Uno de los primeros casos que marca el trabajo de Tlachinollan es la detención de Magencio Abad Zeferino, un maestro de Olinalá detenido por el ejército, acusado de haber recibido propaganda del Ejército Popular Revolucionario (EPR) en un retén y, por lo tanto, considerado miembro de la agrupación. Una madrugada los soldados llegaron a la casa de Magencio y se lo llevaron a Tlapa junto con su hijo, donde fue interrogado bajo tortura. Lo desnudaron, lo amarraron a una tabla y luego lo rociaron de agua para darle toques eléctricos. Le hicieron lo mismo a su hijo. No aguantó el sufrimiento doble y confesó lo que los militares querían: que era miembro del EPR.

Proyecto “enraizado en las luchas de los pueblos”. La esposa de Magencio acudió a Tlachinollan y el centro hizo público el caso. A los tres días apareció el indígena junto a su hijo en un crucero de Chilapa. “Esto nos dio la experiencia para ver lo grave de la situación de los derechos humanos de los pueblos, de la gente, del ciudadano común que está inerme ante una situación tan cruenta como es que el ejército tome en sus manos el control de las instituciones, y que haga investigaciones legales por su cuenta, usando métodos tan crueles como la tortura para sacar confesiones que al final no tienen sustento, pero que la gente se ve obligada a decir con tal de no seguir sufriendo”, relata el antropólogo.

El caso marcó a Tlachinollan, los obligó a capacitarse y a aprender a documentar los casos, a ganarse la confianza de las personas y a estar en el lugar de los hechos, a saber lo que quieren realmente los familiares de las víctimas y a no querer suplantarlos. Años después lograron llevar ante la Comisión Interamericana de los Derechos Humanos (CIDH), los procesos de Inés Fernández Ortega y Valentina Rosendo Cantú, indígenas víctimas de violación por elementos del ejército mexicano en el contexto de la guerra contra los grupos armados. “Para nosotros”, refiere Barrera, “fue  una estrategia para generar terror en las comunidades indígenas. Se usó la violación sexual como una arma de desmovilización para atemorizar  la organización”.

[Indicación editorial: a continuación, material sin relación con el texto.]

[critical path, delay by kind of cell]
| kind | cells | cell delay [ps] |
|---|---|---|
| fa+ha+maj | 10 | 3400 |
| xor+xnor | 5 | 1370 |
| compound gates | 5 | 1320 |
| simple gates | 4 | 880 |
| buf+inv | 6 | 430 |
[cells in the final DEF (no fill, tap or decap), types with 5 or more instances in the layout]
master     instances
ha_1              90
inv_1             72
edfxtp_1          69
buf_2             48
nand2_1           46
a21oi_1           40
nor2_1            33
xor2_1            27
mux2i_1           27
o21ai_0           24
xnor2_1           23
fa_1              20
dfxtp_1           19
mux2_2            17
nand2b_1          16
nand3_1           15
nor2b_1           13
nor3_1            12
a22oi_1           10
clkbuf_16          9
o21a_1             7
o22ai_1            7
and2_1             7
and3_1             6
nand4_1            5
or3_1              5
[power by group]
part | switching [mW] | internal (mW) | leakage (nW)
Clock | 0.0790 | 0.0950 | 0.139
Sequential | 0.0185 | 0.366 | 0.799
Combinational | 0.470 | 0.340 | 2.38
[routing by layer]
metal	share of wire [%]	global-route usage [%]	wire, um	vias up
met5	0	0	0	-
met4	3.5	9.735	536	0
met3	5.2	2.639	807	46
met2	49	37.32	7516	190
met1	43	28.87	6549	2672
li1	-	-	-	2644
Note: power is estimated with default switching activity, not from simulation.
$ cat src/sv/bpu_pkg.sv
// Types and constants shared by the bitmap pixel unpacker modules.
`timescale 1ns / 1ps
`default_nettype none
package bpu_pkg;

   localparam int unsigned OffsetWidth = 11;
   localparam int unsigned ByteWidth   = 8;
   localparam int unsigned PosWidth    = 7;
   localparam int unsigned IdxWidth    = 4;
   localparam int unsigned ChanWidth   = 8;
   localparam int unsigned CntWidth    = 3;
   localparam int unsigned CsrIdxWidth = 3;
   localparam int unsigned CsrWidth    = 4;
   localparam int unsigned ReqWidth    = 24;
   localparam int unsigned RspWidth    = 40;

   localparam logic [PosWidth-1:0]  QuadShiftNorm = 7'd32;
   localparam logic [PosWidth-1:0]  QuadShiftHigh = 7'd64;
   localparam logic [ChanWidth-1:0] LevelLow      = 8'h80;
   localparam logic [ChanWidth-1:0] LevelFull     = 8'hff;
   localparam logic [IdxWidth-1:0]  GrayTop       = 4'hf;
   localparam logic [CntWidth-1:0]  LastNorm      = 3'd1;
   localparam logic [CntWidth-1:0]  LastHigh      = 3'd7;

   typedef enum logic [CsrIdxWidth-1:0] {
      CSR_VIDEO_ON   = 3'd0,
      CSR_HIGH_RES   = 3'd1,
      CSR_TWO_K_MODE = 3'd2,
      CSR_COLOR_MODE = 3'd3,
      CSR_FG_COLOR   = 3'd4
   } csr_idx_type;

   typedef struct packed {
      logic                video_on;
      logic                high_res;
      logic                two_k_mode;
      logic                color_mode;
      logic [IdxWidth-1:0] fg_color;
   } cfg_type;

   typedef struct packed {
      logic [PosWidth-1:0]  x_base;
      logic [PosWidth-1:0]  y_base;
      logic [ByteWidth-1:0] data;
      logic                 high_res;
   } item_type;

   typedef struct packed {
      logic [PosWidth-1:0] x_pos;
      logic [PosWidth-1:0] y_pos;
      logic [IdxWidth-1:0] idx;
      logic                lit;
      logic                last;
   } pix_type;

endpackage
`default_nettype wire

$ cat src/sv/bpu_decode.sv
// Input stage: splits the offset into quadrant, row and column and drops bytes out of range.
`timescale 1ns / 1ps
`default_nettype none
module bpu_decode
   import bpu_pkg::*;
(
   input  wire logic                   clock,
   input  wire logic                   reset,
   input  wire cfg_type                cfg,
   input  wire logic                   in_valid,
   output logic                        in_ready,
   input  wire logic [OffsetWidth-1:0] byte_offset,
   input  wire logic [ByteWidth-1:0]   pixel_byte,
   output logic                        out_valid,
   input  wire logic                   out_ready,
   output item_type                    out_item
);

   logic          valid_ff, valid_in;
   item_type      item_ff, item_in;
   logic [1:0]    quad;
   logic [4:0]    row;
   logic [3:0]    col;
   logic [PosWidth-1:0] shift;
   logic          keep;

   always_comb begin
      quad  = byte_offset[10:9];
      row   = byte_offset[8:4];
      col   = byte_offset[3:0];
      shift = cfg.high_res ? QuadShiftHigh : QuadShiftNorm;
      keep  = cfg.two_k_mode || (quad == 2'd0);
      item_in.data     = pixel_byte;
      item_in.high_res = cfg.high_res;
      if (cfg.high_res) begin
         item_in.x_base = (quad[0] ? shift : 7'd0) + {1'b0, col, 2'b00};
         item_in.y_base = (quad[1] ? shift : 7'd0) + {1'b0, row, 1'b0};
      end else begin
         item_in.x_base = (quad[0] ? shift : 7'd0) + {2'b00, col, 1'b0};
         item_in.y_base = (quad[1] ? shift : 7'd0) + {2'b00, row};
      end
      in_ready = !valid_ff || out_ready;
      valid_in = in_valid && keep;
   end

   always_ff @(posedge clock) begin
      if (reset) begin
         valid_ff <= 1'b0;
      end else if (in_ready) begin
         valid_ff <= valid_in;
      end
      if (in_ready) begin
         item_ff <= item_in;
      end
   end

   assign out_valid = valid_ff;
   assign out_item  = item_ff;

endmodule
`default_nettype wire

$ cat src/sv/bpu_serial.sv
// Serialiser: steps through the pixels of one byte and registers one pixel a cycle while the output is not stalled.
`timescale 1ns / 1ps
`default_nettype none
module bpu_serial
   import bpu_pkg::*;
(
   input  wire logic                clock,
   input  wire logic                reset,
   input  wire logic [IdxWidth-1:0] fg_color,
   input  wire logic                in_valid,
   output logic                     in_ready,
   input  wire item_type            in_item,
   output logic                     out_valid,
   input  wire logic                out_ready,
   output pix_type                  out_pix
);

   logic                item_valid_ff;
   item_type            item_ff;
   logic [CntWidth-1:0] cnt_ff, cnt_in;
   logic                pix_valid_ff;
   pix_type             pix_ff, pix_in;
   logic                pix_take;
   logic                emit;

   always_comb begin
      pix_take = !pix_valid_ff || out_ready;
      emit     = item_valid_ff && pix_take;
      if (item_ff.high_res) begin
         pix_in.x_pos = item_ff.x_base + {5'b00000, cnt_ff[2], cnt_ff[0]};
         pix_in.y_pos = item_ff.y_base + {6'b000000, cnt_ff[1]};
         pix_in.idx   = fg_color;
         pix_in.lit   = item_ff.data[cnt_ff];
         pix_in.last  = (cnt_ff == LastHigh);
      end else begin
         pix_in.x_pos = item_ff.x_base + {6'b000000, cnt_ff[0]};
         pix_in.y_pos = item_ff.y_base;
         pix_in.idx   = cnt_ff[0] ? item_ff.data[7:4] : item_ff.data[3:0];
         pix_in.lit   = 1'b1;
         pix_in.last  = (cnt_ff == LastNorm);
      end
      in_ready = !item_valid_ff || (emit && pix_in.last);
      cnt_in   = in_ready ? '0 : (emit ? cnt_ff + 3'd1 : cnt_ff);
   end

   always_ff @(posedge clock) begin
      if (reset) begin
         item_valid_ff <= 1'b0;
         pix_valid_ff  <= 1'b0;
         cnt_ff        <= '0;
      end else begin
         if (in_ready) begin
            item_valid_ff <= in_valid;
         end
         if (pix_take) begin
            pix_valid_ff <= item_valid_ff;
         end
         cnt_ff <= cnt_in;
      end
      if (in_ready) begin
         item_ff <= in_item;
      end
      if (pix_take) begin
         pix_ff <= pix_in;
      end
   end

   assign out_valid = pix_valid_ff;
   assign out_pix   = pix_ff;

endmodule
`default_nettype wire

$ cat src/sv/bpu_color.sv
// Output stage: palette lookup, blanking and the result register.
`timescale 1ns / 1ps
`default_nettype none
module bpu_color
   import bpu_pkg::*;
(
   input  wire logic                 clock,
   input  wire logic                 reset,
   input  wire cfg_type              cfg,
   input  wire logic                 in_valid,
   output logic                      in_ready,
   input  wire pix_type              in_pix,
   output logic                      rsp_tvalid,
   input  wire logic                 rsp_tready,
   output logic [RspWidth-1:0]       rsp_tdata,
   output logic                      rsp_tlast
);

   logic                 valid_ff;
   logic [RspWidth-1:0]  data_ff, data_in;
   logic                 last_ff;
   logic [ChanWidth-1:0] level;
   logic [ChanWidth-1:0] red, green, blue;
   logic [ChanWidth-1:0] gray;

   always_comb begin
      level = in_pix.idx[3] ? LevelFull : LevelLow;
      gray  = (in_pix.idx == GrayTop) ? LevelFull : {in_pix.idx, 4'b0000};
      if (!cfg.video_on || !in_pix.lit) begin
         red   = '0;
         green = '0;
         blue  = '0;
      end else if (cfg.color_mode) begin
         red   = in_pix.idx[0] ? level : '0;
         green = in_pix.idx[1] ? level : '0;
         blue  = in_pix.idx[2] ? level : '0;
      end else begin
         red   = gray;
         green = gray;
         blue  = gray;
      end
      data_in  = {2'b00, blue, green, red, in_pix.y_pos, in_pix.x_pos};
      in_ready = !valid_ff || rsp_tready;
   end

   always_ff @(posedge clock) begin
      if (reset) begin
         valid_ff <= 1'b0;
      end else if (in_ready) begin
         valid_ff <= in_valid;
      end
      if (in_ready) begin
         data_ff <= data_in;
         last_ff <= in_pix.last;
      end
   end

   assign rsp_tvalid = valid_ff;
   assign rsp_tdata  = data_ff;
   assign rsp_tlast  = last_ff;

endmodule
`default_nettype wire

$ cat src/sv/bitmap_pixel_unpacker.sv
// Bitmap pixel unpacker top level: control registers and the pixel pipeline.
//
// req channel: one display-memory byte with its offset per transfer.
// rsp channel: one screen pixel per transfer; tlast marks the final pixel of a byte.
// csr port: csr_we writes csr_wdata into register csr_index at the clock edge;
//    indexes with no register are ignored. Write only while the block is idle.
// Pipeline: decode register, serialiser with its pixel register, colour register.
// Throughput: the serialiser emits one pixel a cycle unless the output stalls; a byte
//    gives two pixels in normal mode and eight in high resolution, and a byte beyond
//    the enabled size yields no pixel.
// Reset clears all control registers to zero (blanked, normal mode, 512 bytes, gray) and
//    empties the pipeline.
// Stall: when rsp_tready is low every full stage holds; req_tready falls once the
//    stages fill, and no pixel is lost or repeated.
`timescale 1ns / 1ps
`default_nettype none
module bitmap_pixel_unpacker
   import bpu_pkg::*;
(
   input  wire logic                   clock,
   input  wire logic                   reset,
   input  wire logic                   req_tvalid,
   output logic                        req_tready,
   input  wire logic [ReqWidth-1:0]    req_tdata,  // byte_offset[10:0], pixel_byte[18:11]
   output logic                        rsp_tvalid,
   input  wire logic                   rsp_tready,
   output logic [RspWidth-1:0]         rsp_tdata,  // x_pos, y_pos, red, green, blue
   output logic                        rsp_tlast,
   input  wire logic                   csr_we,
   input  wire logic [CsrIdxWidth-1:0] csr_index,
   input  wire logic [CsrWidth-1:0]    csr_wdata
);

   cfg_type  cfg_ff;
   logic     dec_valid, dec_ready;
   item_type dec_item;
   logic     pix_valid, pix_ready;
   pix_type  pix;

   always_ff @(posedge clock) begin
      if (reset) begin
         cfg_ff <= '0;
      end else if (csr_we) begin
         unique case (csr_index)
            CSR_VIDEO_ON:   cfg_ff.video_on   <= csr_wdata[0];
            CSR_HIGH_RES:   cfg_ff.high_res   <= csr_wdata[0];
            CSR_TWO_K_MODE: cfg_ff.two_k_mode <= csr_wdata[0];
            CSR_COLOR_MODE: cfg_ff.color_mode <= csr_wdata[0];
            CSR_FG_COLOR:   cfg_ff.fg_color   <= csr_wdata[IdxWidth-1:0];
            default: begin
            end
         endcase
      end
   end

   bpu_decode u_decode (
      .clock       (clock),
      .reset       (reset),
      .cfg         (cfg_ff),
      .in_valid    (req_tvalid),
      .in_ready    (req_tready),
      .byte_offset (req_tdata[OffsetWidth-1:0]),
      .pixel_byte  (req_tdata[OffsetWidth+ByteWidth-1:OffsetWidth]),
      .out_valid   (dec_valid),
      .out_ready   (dec_ready),
      .out_item    (dec_item)
   );

   bpu_serial u_serial (
      .clock     (clock),
      .reset     (reset),
      .fg_color  (cfg_ff.fg_color),
      .in_valid  (dec_valid),
      .in_ready  (dec_ready),
      .in_item   (dec_item),
      .out_valid (pix_valid),
      .out_ready (pix_ready),
      .out_pix   (pix)
   );

   bpu_color u_color (
      .clock      (clock),
      .reset      (reset),
      .cfg        (cfg_ff),
      .in_valid   (pix_valid),
      .in_ready   (pix_ready),
      .in_pix     (pix),
      .rsp_tvalid (rsp_tvalid),
      .rsp_tready (rsp_tready),
      .rsp_tdata  (rsp_tdata),
      .rsp_tlast  (rsp_tlast)
   );

endmodule
`default_nettype wire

A unas semanas de cumplir sus dos primeras décadas, el sentimiento para este equipo de defensores y defensoras de los derechos humanos es doble. Por un lado, indica su director, “el proyecto tiene vigencia porque ya está enraizado en la lucha de los pueblos; pero por otro lado, hay un sentimiento de frustración porque constatamos que el tema de derechos humanos, sobre todo los derechos de los pueblos indígenas, vive un momento sumamente crítico, pues hay una crisis a nivel nacional en el sistema de justicia y sobre todo en el reconocimiento a los derechos de los pueblos”. El horizonte, dice, “es nebuloso y tenebroso, porque ahora la violencia se desborda más allá de cualquier espacio comunitario. El sentimiento de inseguridad está generalizado, los actores violentos son intocables dentro del aparato; y hay actores no estatales vinculados al Estado que le hacen la guerra al pueblo”.

La agenda de los derechos de los pueblos se transforma. Ahora es también la defensa de los derechos de la tierra, del territorio, de los recursos naturales. Y en Guerrero, estado históricamente combativo, la organización y resistencia de abajo se mantienen.

(Este texto es parte de una entrevista colectiva realizada por el taller de periodismo de abajo en Tlapa, Guerrero).